Suite à l’incident, elle a déposé plainte en octobre dernier. Une enquête est en cours. Margaux-Méline Manciat souhaiterait être indemnisée et que lui soit reconnu le préjudice pour discrimination. 
 

Un avoir de 150£

Suite à une vidéo sur Facebook qu’elle a publié après l’incident, Margaux-Méline a été "très vite" contactée par le siège du groupe à Londres. "C’est assez drôle, ils m’ont proposé un avoir de 150£ à utiliser dans les six mois et utilisable par n’importe qui par téléphone. Je n’ai pas répondu mais j’aurais pu demander : ‘et si j’accepte et que je le prends pour moi et que je suis encore bloquée ?’"
 

Margaux-Méline estime avoir pourtant pris toutes les dispositions nécessaires en remplissant au préalable un formulaire sur sa situation.
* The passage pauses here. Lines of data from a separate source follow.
==> config.mk <==
export PLATFORM = sky130hd
export DESIGN_NAME = vga_mono_filter
export DESIGN_NICKNAME = d
export VERILOG_FILES = /design/src/rtl/vga_mono_filter.sv
export SDC_FILE = /design/constraint.sdc
export NUM_CORES = 1
export LEC_CHECK = 0
export CAP_MARGIN = 0
export CORE_UTILIZATION = 30
export CTS_BUF_LIST = sky130_fd_sc_hd__clkbuf_4 sky130_fd_sc_hd__clkbuf_8 sky130_fd_sc_hd__clkbuf_16
export CTS_CLUSTER_SIZE = 14
export DETAILED_ROUTE_END_ITERATION = 8
export GPL_ROUTABILITY_DRIVEN = 0
export PLACE_DENSITY = 0.42
export SLEW_MARGIN = 40
export SYNTH_ARGS = -nofsm -noshare
export SYNTH_HDL_FRONTEND = slang
export SYNTH_SLANG_ARGS = --single-unit
==> constraint.sdc <==
create_clock -name clk_vga -period 5.5 [get_ports clk_vga]
set_input_delay 0.825 -clock clk_vga [delete_from_list [all_inputs] [get_ports clk_vga]]
set_output_delay 0.825 -clock clk_vga [all_outputs]
set_load 0.005 [all_outputs]
==> src/rtl/vga_mono_filter.sv <==
// ---------------------------------------------------------------------------
// vga_mono_filter
//
// Registered colour stage between the system core's 6-bit RGB/sync outputs
// and the VGA pins. Computes BT.709 luma with integer weights
// (54*R + 183*G + 18*B) >> 8 and applies a monochrome tint (green, amber,
// white) or passes the colour straight through. Pixels and syncs share a
// fixed 3-cycle latency so they stay aligned on the pins.
//
// The display mode comes from the core's mode request or from a local
// debounced push-button. Requests are collected in a pending register and
// committed only when vsync_in moves to its active level, so a frame is
// never split between two modes.
//
// Ports:
//   clk_vga     in   1  pixel clock
//   rst_n       in   1  synchronous reset, active low
//   r_in/g_in/b_in in 6 colour from core
//   hsync_in    in   1  core hsync
//   vsync_in    in   1  core vsync
//   mode_req    in   2  core mode request: 00 colour, 01 green, 10 amber,
//                      11 white
//   btn_n       in   1  asynchronous mode-cycle button, active low
//   r_out/g_out/b_out out 6 colour to pins
//   hsync_out   out  1  hsync delayed by 3 cycles
//   vsync_out   out  1  vsync delayed by 3 cycles
//   mode_active out  2  mode currently applied by the output mux
//
// Handshake: none. Every input is sampled on every rising clk_vga edge and
// every output is a register updated on every edge; there is no valid or
// ready qualifier on the pixel stream.
//
// Debug: the debouncer state is held in r_db_state (type db_state_t) and
// the pending mode in r_pend for hierarchical observation.
// ---------------------------------------------------------------------------
module vga_mono_filter #(
  parameter int   DEBOUNCE_CYCLES = 571428,
  parameter logic HSYNC_POL       = 1'b0,
  parameter logic VSYNC_POL       = 1'b0
) (
  input  logic       clk_vga,
  input  logic       rst_n,
  input  logic [5:0] r_in,
  input  logic [5:0] g_in,
  input  logic [5:0] b_in,
  input  logic       hsync_in,
  input  logic       vsync_in,
  input  logic [1:0] mode_req,
  input  logic       btn_n,
  output logic [5:0] r_out,
  output logic [5:0] g_out,
  output logic [5:0] b_out,
  output logic       hsync_out,
  output logic       vsync_out,
  output logic [1:0] mode_active
);

  // Counter must hold DEBOUNCE_CYCLES-1; keep at least one bit.
  localparam int CW = (DEBOUNCE_CYCLES > 1) ? $clog2(DEBOUNCE_CYCLES) : 1;
  localparam logic [CW-1:0] CNT_MAX = CW'(DEBOUNCE_CYCLES - 1);

  localparam logic [1:0] MODE_COLOUR = 2'b00;
  localparam logic [1:0] MODE_GREEN  = 2'b01;
  localparam logic [1:0] MODE_AMBER  = 2'b10;
  localparam logic [1:0] MODE_WHITE  = 2'b11;

  typedef enum logic [1:0] {
    RELEASED     = 2'd0,
    PRESS_WAIT   = 2'd1,
    PRESSED      = 2'd2,
    RELEASE_WAIT = 2'd3
  } db_state_t;

  // -------------------------------------------------------------------------
  // Pipeline stage 1: weighted products plus raw colour and syncs
  // -------------------------------------------------------------------------
  logic [13:0] r_s1_pr;
  logic [13:0] r_s1_pg;
  logic [13:0] r_s1_pb;
  logic [5:0]  r_s1_r;
  logic [5:0]  r_s1_g;
  logic [5:0]  r_s1_b;
  logic        r_s1_hs;
  logic        r_s1_vs;

  always_ff @(posedge clk_vga) begin
    if (!rst_n) begin
      r_s1_pr <= '0;
      r_s1_pg <= '0;
      r_s1_pb <= '0;
      r_s1_r  <= '0;
      r_s1_g  <= '0;
      r_s1_b  <= '0;
      r_s1_hs <= ~HSYNC_POL;
      r_s1_vs <= ~VSYNC_POL;
    end else begin
      r_s1_pr <= 14'(r_in) * 14'd54;
      r_s1_pg <= 14'(g_in) * 14'd183;
      r_s1_pb <= 14'(b_in) * 14'd18;
      r_s1_r  <= r_in;
      r_s1_g  <= g_in;
      r_s1_b  <= b_in;
      r_s1_hs <= hsync_in;
      r_s1_vs <= vsync_in;
    end
  end

  // -------------------------------------------------------------------------
  // Pipeline stage 2: luma. Weights sum to 255, so the largest sum is
  // 255*63 = 16065 and Y tops out at 62: six bits always suffice.
  // -------------------------------------------------------------------------
  logic [15:0] w_sum;
  logic [5:0]  w_y;

  assign w_sum = 16'(r_s1_pr) + 16'(r_s1_pg) + 16'(r_s1_pb);
  assign w_y   = 6'(w_sum >> 8);

  logic [5:0] r_s2_y;
  logic [5:0] r_s2_r;
  logic [5:0] r_s2_g;
  logic [5:0] r_s2_b;
  logic       r_s2_hs;
  logic       r_s2_vs;

  always_ff @(posedge clk_vga) begin
    if (!rst_n) begin
      r_s2_y  <= '0;
      r_s2_r  <= '0;
      r_s2_g  <= '0;
      r_s2_b  <= '0;
      r_s2_hs <= ~HSYNC_POL;
      r_s2_vs <= ~VSYNC_POL;
    end else begin
      r_s2_y  <= w_y;
      r_s2_r  <= r_s1_r;
      r_s2_g  <= r_s1_g;
      r_s2_b  <= r_s1_b;
      r_s2_hs <= r_s1_hs;
      r_s2_vs <= r_s1_vs;
    end
  end

  // -------------------------------------------------------------------------
  // Pipeline stage 3: mode mux driven by the committed mode
  // -------------------------------------------------------------------------
  logic [1:0] r_mode_active;
  logic [5:0] w_mux_r;
  logic [5:0] w_mux_g;
  logic [5:0] w_mux_b;

  always_comb begin
    w_mux_r = r_s2_r;
    w_mux_g = r_s2_g;
    w_mux_b = r_s2_b;
    case (r_mode_active)
      MODE_COLOUR: begin
        w_mux_r = r_s2_r;
        w_mux_g = r_s2_g;
        w_mux_b = r_s2_b;
      end
      MODE_GREEN: begin
        w_mux_r = '0;
        w_mux_g = r_s2_y;
        w_mux_b = '0;
      end
      MODE_AMBER: begin
        w_mux_r = r_s2_y;
        w_mux_g = r_s2_y >> 1;
        w_mux_b = '0;
      end
      MODE_WHITE: begin
        w_mux_r = r_s2_y;
        w_mux_g = r_s2_y;
        w_mux_b = r_s2_y;
      end
      default: begin
        w_mux_r = r_s2_r;
        w_mux_g = r_s2_g;
        w_mux_b = r_s2_b;
      end
    endcase
  end

  logic [5:0] r_s3_r;
  logic [5:0] r_s3_g;
  logic [5:0] r_s3_b;
  logic       r_s3_hs;
  logic       r_s3_vs;

  always_ff @(posedge clk_vga) begin
    if (!rst_n) begin
      r_s3_r  <= '0;
      r_s3_g  <= '0;
      r_s3_b  <= '0;
      r_s3_hs <= ~HSYNC_POL;
      r_s3_vs <= ~VSYNC_POL;
    end else begin
      r_s3_r  <= w_mux_r;
      r_s3_g  <= w_mux_g;
      r_s3_b  <= w_mux_b;
      r_s3_hs <= r_s2_hs;
      r_s3_vs <= r_s2_vs;
    end
  end

  assign r_out     = r_s3_r;
  assign g_out     = r_s3_g;
  assign b_out     = r_s3_b;
  assign hsync_out = r_s3_hs;
  assign vsync_out = r_s3_vs;

  // -------------------------------------------------------------------------
  // Button synchronizer and debouncer
  // -------------------------------------------------------------------------
  logic [1:0] r_btn_sync;
  logic       w_bs;

  always_ff @(posedge clk_vga) begin
    if (!rst_n) begin
      r_btn_sync <= 2'b11;
    end else begin
      r_btn_sync <= {r_btn_sync[0], btn_n};
    end
  end

  assign w_bs = r_btn_sync[1];

  db_state_t     r_db_state;
  db_state_t     w_db_next;
  logic [CW-1:0] r_db_cnt;
  logic [CW-1:0] w_db_cnt_next;
  logic          w_accept;

  always_ff @(posedge clk_vga) begin
    if (!rst_n) begin
      r_db_state <= RELEASED;
      r_db_cnt   <= '0;
    end else begin
      r_db_state <= w_db_next;
      r_db_cnt   <= w_db_cnt_next;
    end
  end

  // The counter is compared before it increments, so each wait state lasts
  // DEBOUNCE_CYCLES cycles of a stable level. Accept fires once, on the
  // PRESS_WAIT -> PRESSED transition; holding the button never repeats it.
  always_comb begin
    w_db_next     = r_db_state;
    w_db_cnt_next = r_db_cnt;
    w_accept      = 1'b0;
    case (r_db_state)
      RELEASED: begin
        if (!w_bs) begin
          w_db_next     = PRESS_WAIT;
          w_db_cnt_next = '0;
        end
      end
      PRESS_WAIT: begin
        if (w_bs) begin
          w_db_next = RELEASED;
        end else if (r_db_cnt == CNT_MAX) begin
          w_db_next = PRESSED;
          w_accept  = 1'b1;
        end else begin
          w_db_cnt_next = r_db_cnt + 1'b1;
        end
      end
      PRESSED: begin
        if (w_bs) begin
          w_db_next     = RELEASE_WAIT;
          w_db_cnt_next = '0;
        end
      end
      RELEASE_WAIT: begin
        if (!w_bs) begin
          w_db_next = PRESSED;
        end else if (r_db_cnt == CNT_MAX) begin
          w_db_next = RELEASED;
        end else begin
          w_db_cnt_next = r_db_cnt + 1'b1;
        end
      end
      default: begin
        w_db_next     = RELEASED;
        w_db_cnt_next = '0;
      end
    endcase
  end

  // -------------------------------------------------------------------------
  // Pending mode and commit at the vsync active edge
  // -------------------------------------------------------------------------
  logic [1:0] r_mreq_prev;
  logic [1:0] r_pend;
  logic       r_vs_prev;
  logic       w_mreq_chg;
  logic       w_vs_edge;

  assign w_mreq_chg = (mode_req != r_mreq_prev);
  assign w_vs_edge  = (vsync_in == VSYNC_POL) && (r_vs_prev != VSYNC_POL);

  always_ff @(posedge clk_vga) begin
    if (!rst_n) begin
      r_mreq_prev   <= 2'b00;
      r_pend        <= 2'b00;
      r_vs_prev     <= ~VSYNC_POL;
      r_mode_active <= 2'b00;
    end else begin
      r_mreq_prev <= mode_req;
      r_vs_prev   <= vsync_in;
      // A core request outranks a simultaneous button press; the press is
      // dropped rather than applied on top of the request.
      if (w_mreq_chg) begin
        r_pend <= mode_req;
      end else if (w_accept) begin
        r_pend <= r_pend + 2'd1;
      end
      // Commit uses the pend value held before this edge.
      if (w_vs_edge) begin
        r_mode_active <= r_pend;
      end
    end
  end

  assign mode_active = r_mode_active;

endmodule

==> flow_metrics.py, run 1 <==
metrics = {
    "run_status": {
        "status": "finished, final reports clean",
    },
    "timing": {
        "final_hold_viol_count": 0,
        "maxSlewHeadroom": 0.5436,
        "fmax_ghz": 0.2287,
        "min_period_over_period": 0.7950,
        "tns_ps": 0,
        "clock_skew_ps": 8.122,
        "tightest_slew_ps": 684.5,
        "maxSlewViolCount": 0,
        "setup_ws_ps": 1127,
        "fin_crit_ps": 4373,
        "timing.hold.ws_ps": 405.8,
        "rsz0062_at_grt": "no",
        "setup_viol": 0,
    },
    "routing": {
        "viasPerCell": 4.454,
        "postRouteWirelength_um": 12970,
        "ant_nets": 0,
        "dr.pass1.iters": 4,
        "vias": 4298,
        "drc": 0,
        "first_iter_violations": 157,
        "routedWlPerCell_um": 13.44,
    },
    "critical_path": {
        "cp_common_cell": "fa_1",
        "worstPathCellList": "clkdlybuf4s50_1, fa_1, inv_1, fa_1, inv_1, fa_1, ha_1, nor2b_1, o31ai_2, a21oi_1, o41ai_2, xnor2_1, and2_1",
        "path_buf_inv": 3,
        "ff2ff_path_depth": 8,
        "worst_path_largest_cell_delay_ps": 580,
        "worst-path-max-fanout": 5,
        "critPathLaunchType": "primary input",
        "cp_slowest_cell": "fa_1",
        "rr_startpoint": "r_s1_pr[8]",
        "crit_type": "primary input to register",
        "end_kind": "register",
        "required_ps": 5800,
        "cp_top_family": "adder cells",
        "rrSetupSlack_ps": 2930,
        "worstPathArrival_ps": 4670,
        "r2r-end": "r_s2_y[5]",
    },
    "finish": {
        "design_area_mm2": 0.007689,
        "fin_util": 0.3752,
        "layout-drive-gt1-share": 0.06331,
        "regArea_mm2": 0.002524,
        "fillers": 2074,
        "multiInputGateArea_mm2": 0.003612,
        "area_growth_pct": 20.92,
        "diodes": 0,
        "instances_no_fill": 965,
        "final_net_count": 803,
    },
    "worst_hold_path": {
        "holdPathStages": 1,
        "hold_path_end": "vsync_out",
        "hp-class": "register to register",
        "hold_path_startpoint": "r_s2_vs",
    },
    "job": {
        "maxCapViolations": 0,
    },
    "clocking": {
        "numCtsBuffers": 17,
        "cts_resized": 0,
        "holdBufCountCts": 0,
        "cts_num_sinks": 126,
        "clk_pin_slew_ps": 60,
        "post_cts_buffers": 0,
        "clock_latency_ps": 410,
        "clockRootBuffer": "clkbuf_16",
        "cts_tree": "yes",
        "clk_path_buf_depth": 2,
        "cts.htree.levels": 4,
    },
    "floorplan": {
        "die_h_um": 147.6,
        "io_pins": 47,
        "num_rows": 52,
        "die_x_um": 147.6,
        "initial_utilization": 0.3103,
        "die-area_mm2": 0.02178,
        "core_mm2": 0.02049,
    },
    "placement": {
        "io_buffers": 46,
        "placed_cell_area_mm2": 0.007087,
        "dp_slack_ps": 727.7,
        "place_inst": 933,
        "place_hpwl_um": 10130,
    },
    "power_and_ir_drop": {
        "leakage_nw": 3.270,
        "p_sw_frac": 0.3077,
        "comb_power_share": 0.258,
        "irDropWorstVdd_v": 0.0001376,
        "intPower_mw": 2.050,
        "cellPowerDensity_mw_per_mm2": 385.1,
        "p_sw_uw": 911.0,
        "power.total_mw": 2.961,
        "seqPwrFrac": 0.364,
        "clkPwrFrac": 0.378,
    },
    "yosys": {
        "synth_nets": 756,
        "syn_area_per_cell_um2": 10.01,
        "synth_cells": 635,
        "netlist_area_mm2": 0.006359,
        "netlist.area_leader.share": 0.3967,
        "ys_ff_latch": 126,
        "synth_ff_type": "dfxtp_1",
        "yosysTopAreaCell": "dfxtp_1",
        "synth_edf_count": 0,
        "synth_commonest_cells": "dfxtp_1 (126), ha_1 (68), and2_1 (63), inv_1 (40), nor2_1 (39)",
        "postSynth.asyncResetShare": 0,
        "ys_warn_count": 0,
        "synth-seq-area-share": 0.3967,
        "synth_most_common_cell": "dfxtp_1",
        "yosysUniqueCellTypes": 49,
        "synth_area_leaders": "dfxtp_1 (40%), ha_1 (13%), fa_1 (8.8%)",
    },
    "global_routing": {
        "grt-ovfl-total": 0,
        "grt_max_degree": 83,
        "grt.total_usage": 0.1302,
        "antenna_found_initial": 0,
        "first_global_vias": 4417,
        "grt_pass1_wl_um": 22080,
    },
}
cells by family after synthesis:
family,after synthesis,synth area share
xor+xnor,38,0.05352
buf+inv,60,0.03620
simple gates,215,0.1844
mux,9,0.01436
flops,126,0.3967
fa+ha+maj,96,0.2220
compound gates,91,0.09288
flip-flops by register name, indices dropped and copies added (netlist names), 2 cells and up, named ones only:
register	flops
r_s1_pr	11
r_s2_y	6
r_s1_g	5
r_mreq_prev	2
r_s1_r	5
r_s1_pb	10
b_out	6
r_s2_r	6
r_out	6
r_s1_pg	14
r_btn_sync	2
g_out	6
r_pend	2
r_s2_b	6
r_s1_b	3
r_s2_g	6
mode_active	2
r_db_cnt	20
layout by cell type, fill, tap and decap left out, drive strengths merged, types with 3 or more instances in the layout:
master | synthesis | final
dfxtp | 126 | 126
ha | 68 | 68
and2 | 63 | 63
inv | 40 | 49
clkdlybuf4s50 | 0 | 45
nor2 | 39 | 39
nand2 | 31 | 31
fa | 28 | 28
xor2 | 27 | 27
o21ai | 26 | 26
a21oi | 24 | 24
nand3 | 21 | 21
clkbuf | 17 | 17
nor2b | 14 | 14
nand2b | 13 | 13
xnor2 | 11 | 11
nand4 | 10 | 10
a22oi | 9 | 9
mux2i | 8 | 8
a21boi | 7 | 7
a21o | 6 | 6
o21a | 5 | 5
nor3b | 5 | 5
a211oi | 4 | 4
and3 | 4 | 4
nor3 | 3 | 3
clkinvlp | 0 | 3
nor4 | 3 | 3
layout make-up:
cell class                      instances  area share
Clock buffer                           17     0.05533
Clock inverter                         15     0.02246
Inverter                               41     0.02002
Multi-Input combinational cell        449      0.4698
Sequential cell                       126      0.3282
Tap cell                              270     0.04394
Timing Repair Buffer                   47     0.06021
per-layer routing:
metal / vias up / wire length [um] / global-route usage
met2: 56 / 5936 / 0.2108
met4: 0 / 173 / 0.04485
met5: - / 0 / 0
li1: 2229 / - / -
met3: 11 / 396 / 0.03395
met1: 2002 / 6468 / 0.1673
how the worst max path moves through the flow:
stage / startpoint / endpoint / slack (ps) / depth (start not counted)
finish: g_in[3] / r_s1_pg[13] / 1130 / 13
global route: g_in[3] / r_s1_pg[13] / 860 / 13
CTS: g_in[5] / r_s1_pg[13] / 1130 / 13
detailed placement: g_in[3] / r_s1_pg[13] / 730 / 13
global placement: g_in[3] / r_s1_pg[13] / 800 / 13
floorplan: g_in[3] / r_s1_pg[13] / 1560 / 12
power groups by stage:
stage	clock network (mW)	logic (mW)	registers [mW]
after floorplan	0	0.580	1.07
after global placement	0	0.764	1.10
after detailed placement	0	0.771	1.10
after CTS	1.15	0.779	1.08
after global routing	1.19	0.884	1.09
final	1.12	0.765	1.08
Power figures use the tool's default switching activity.
==> run 2: changes to the inputs <==
==> constraint.sdc (replaced) <==
create_clock -name clk_vga -period 4.3 [get_ports clk_vga]
set_input_delay 0.645 -clock clk_vga [delete_from_list [all_inputs] [get_ports clk_vga]]
set_output_delay 0.645 -clock clk_vga [all_outputs]
set_load 0.005 [all_outputs]
==> run 2 against run 1 <==
  * Register-to-register slack lost 1200 ps
  * Wire length increased by 1.6%
  * Non-clock buffer count grew 10
  * Core utilization increased by 0.45 points
  * Critical endpoint unchanged
  * Worst hold slack about the same
  * Sequential power rose by 28%
==> flow_metrics.py, run 2 (synthesized netlist as in run 1, its figures left out) <==
metrics = {
    "run_status": {
        "status": "finished, final reports clean",
    },
    "floorplan": {
        "num_rows": 52,
        "core_mm2": 0.02049,
        "die-area_mm2": 0.02178,
        "io_pins": 47,
        "initial_utilization": 0.3103,
        "die_x_um": 147.6,
        "die_h_um": 147.6,
    },
    "finish": {
        "largest_register": "r_db_cnt",
        "area_growth_pct": 22.37,
        "fin_util": 0.3797,
        "instances_no_fill": 975,
        "final_common_cell": "dfxtp_1",
        "final_cell_mix": "dfxtp_1 (126), ha_1 (68), and2_1 (63)",
        "design_area_mm2": 0.007781,
        "final_net_count": 813,
        "largest_register_ffs": 20,
        "diodes": 0,
        "top_regs": "r_db_cnt: 20 flops, r_s1_pg: 14 flops, r_s1_pr: 11 flops",
        "layout-drive-gt1-share": 0.07376,
    },
    "routing": {
        "viasPerCell": 4.455,
        "ant_nets": 0,
        "drc": 0,
        "routedWlPerCell_um": 13.52,
        "vias": 4344,
        "dr.pass1.iters": 4,
        "first_iter_violations": 137,
        "postRouteWirelength_um": 13180,
    },
    "clocking": {
        "numCtsBuffers": 17,
        "cts.htree.levels": 4,
        "cts_num_sinks": 126,
        "cts_resized": 0,
        "clockRootBuffer": "clkbuf_16",
        "cts_tree": "yes",
        "post_cts_buffers": 0,
        "holdBufCountCts": 0,
        "clk_path_buf_depth": 2,
        "clk_pin_slew_ps": 50,
        "clock_latency_ps": 410,
    },
    "timing": {
        "clock_skew_ps": 8.669,
        "tightest_slew_ps": 803.8,
        "fin_crit_ps": 3973,
        "rsz0062_at_grt": "no",
        "timing.hold.ws_ps": 406.3,
        "maxSlewHeadroom": 0.4634,
        "maxSlewViolCount": 0,
        "min_period_over_period": 0.9241,
        "fmax_ghz": 0.2517,
        "final_hold_viol_count": 0,
        "setup_viol": 0,
    },
    "critical_path": {
        "critPathLaunchType": "primary input",
        "crit_type": "primary input to register",
        "required_ps": 4600,
        "worst-path-max-fanout": 3,
        "end_kind": "register",
        "worstPathArrival_ps": 4270,
    },
    "job": {
        "maxCapViolations": 0,
    },
    "global_routing": {
        "grt.total_usage": 0.1319,
        "antenna_found_initial": 0,
        "grt_pass1_wl_um": 22410,
        "grt_max_degree": 78,
        "grt-ovfl-total": 0,
        "first_global_vias": 4437,
    },
    "placement": {
        "placed_cell_area_mm2": 0.007162,
        "io_buffers": 46,
        "place_inst": 943,
        "place_hpwl_um": 10240,
    },
    "power_and_ir_drop": {
        "power.total_mw": 3.859,
        "leakage_nw": 3.331,
        "cellPowerDensity_mw_per_mm2": 495.9,
        "irDropWorstVdd_v": 0.0002150,
    },
    "worst_hold_path": {
        "hp-class": "register to register",
    },
}
## run 2: critical path, cell delays in order
cell and delay [ps]:
clkdlybuf4s50_1 450, fa_1 550, inv_1 70, fa_1 540
inv_1 60, fa_1 480, ha_1 320, nor2b_1 150
o31ai_2 240, a21oi_1 180, o41ai_2 350, xnor2_1 90
and2_1 150
## run 2: per-layer routing
layer,vias to the layer above,track usage,share of wire
li1,2263,-,-
met1,2010,0.1695,0.49
met2,59,0.2144,0.47
met3,12,0.03364,0.032
met4,0,0.04485,0.011
met5,-,0,0
## run 2: area by class of cell
type                       instances  area (um2)
clock buffer                      18       439.2
sequential                       126        2522
fill                            2038       12710
tap                              270       337.8
timing repair buffer              57       538.0
multi-input combinational        449        3610
clock inverter                    14       180.2
inverter                          41       153.9
## run 2: final timing paths
kind	endpoint	start	cells after the start	slack, ps
max	r_s1_pg[13]	g_in[3]	13	330
min reg2reg	hsync_out	r_s2_hs	1	410
min	hsync_out	r_s2_hs	1	410
max reg2reg	r_s2_y[5]	r_s1_pr[4]	8	1770
## run 2: where the power goes
group | internal (mW) | switching [mW]
registers | 1.29 | 0.0858
logic | 0.480 | 0.527
clock network | 0.936 | 0.540
total | 2.71 | 1.15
Le jour du départ, "Je me suis présentée assez tôt le matin car il faut y être en avance lorsque l’on est en situation de handicap. Il était environ 8h45. EasyJet était au courant qu’il devait y avoir une personne handicapée car j’avais réservé une assistance", s’insurge la jeune femme.
 

Voyager seul ou accompagné

Une situation d’autant plus incompréhensible pour elle, alors qu’elle avait réalisé un mois auparavant un voyage Lyon-Biarritz, seule, avec la même compagnie. "Une personne m’a mise sur un petit fauteuil roulant pour me mettre sur ma place. Tout a été très bien fait", estime Margaux-Méline sur ce premier trajet. Au suivant, "la fille à l’embarquement a eu l’audace de me dire que c’était une erreur de leur part", s’étonne-t-elle.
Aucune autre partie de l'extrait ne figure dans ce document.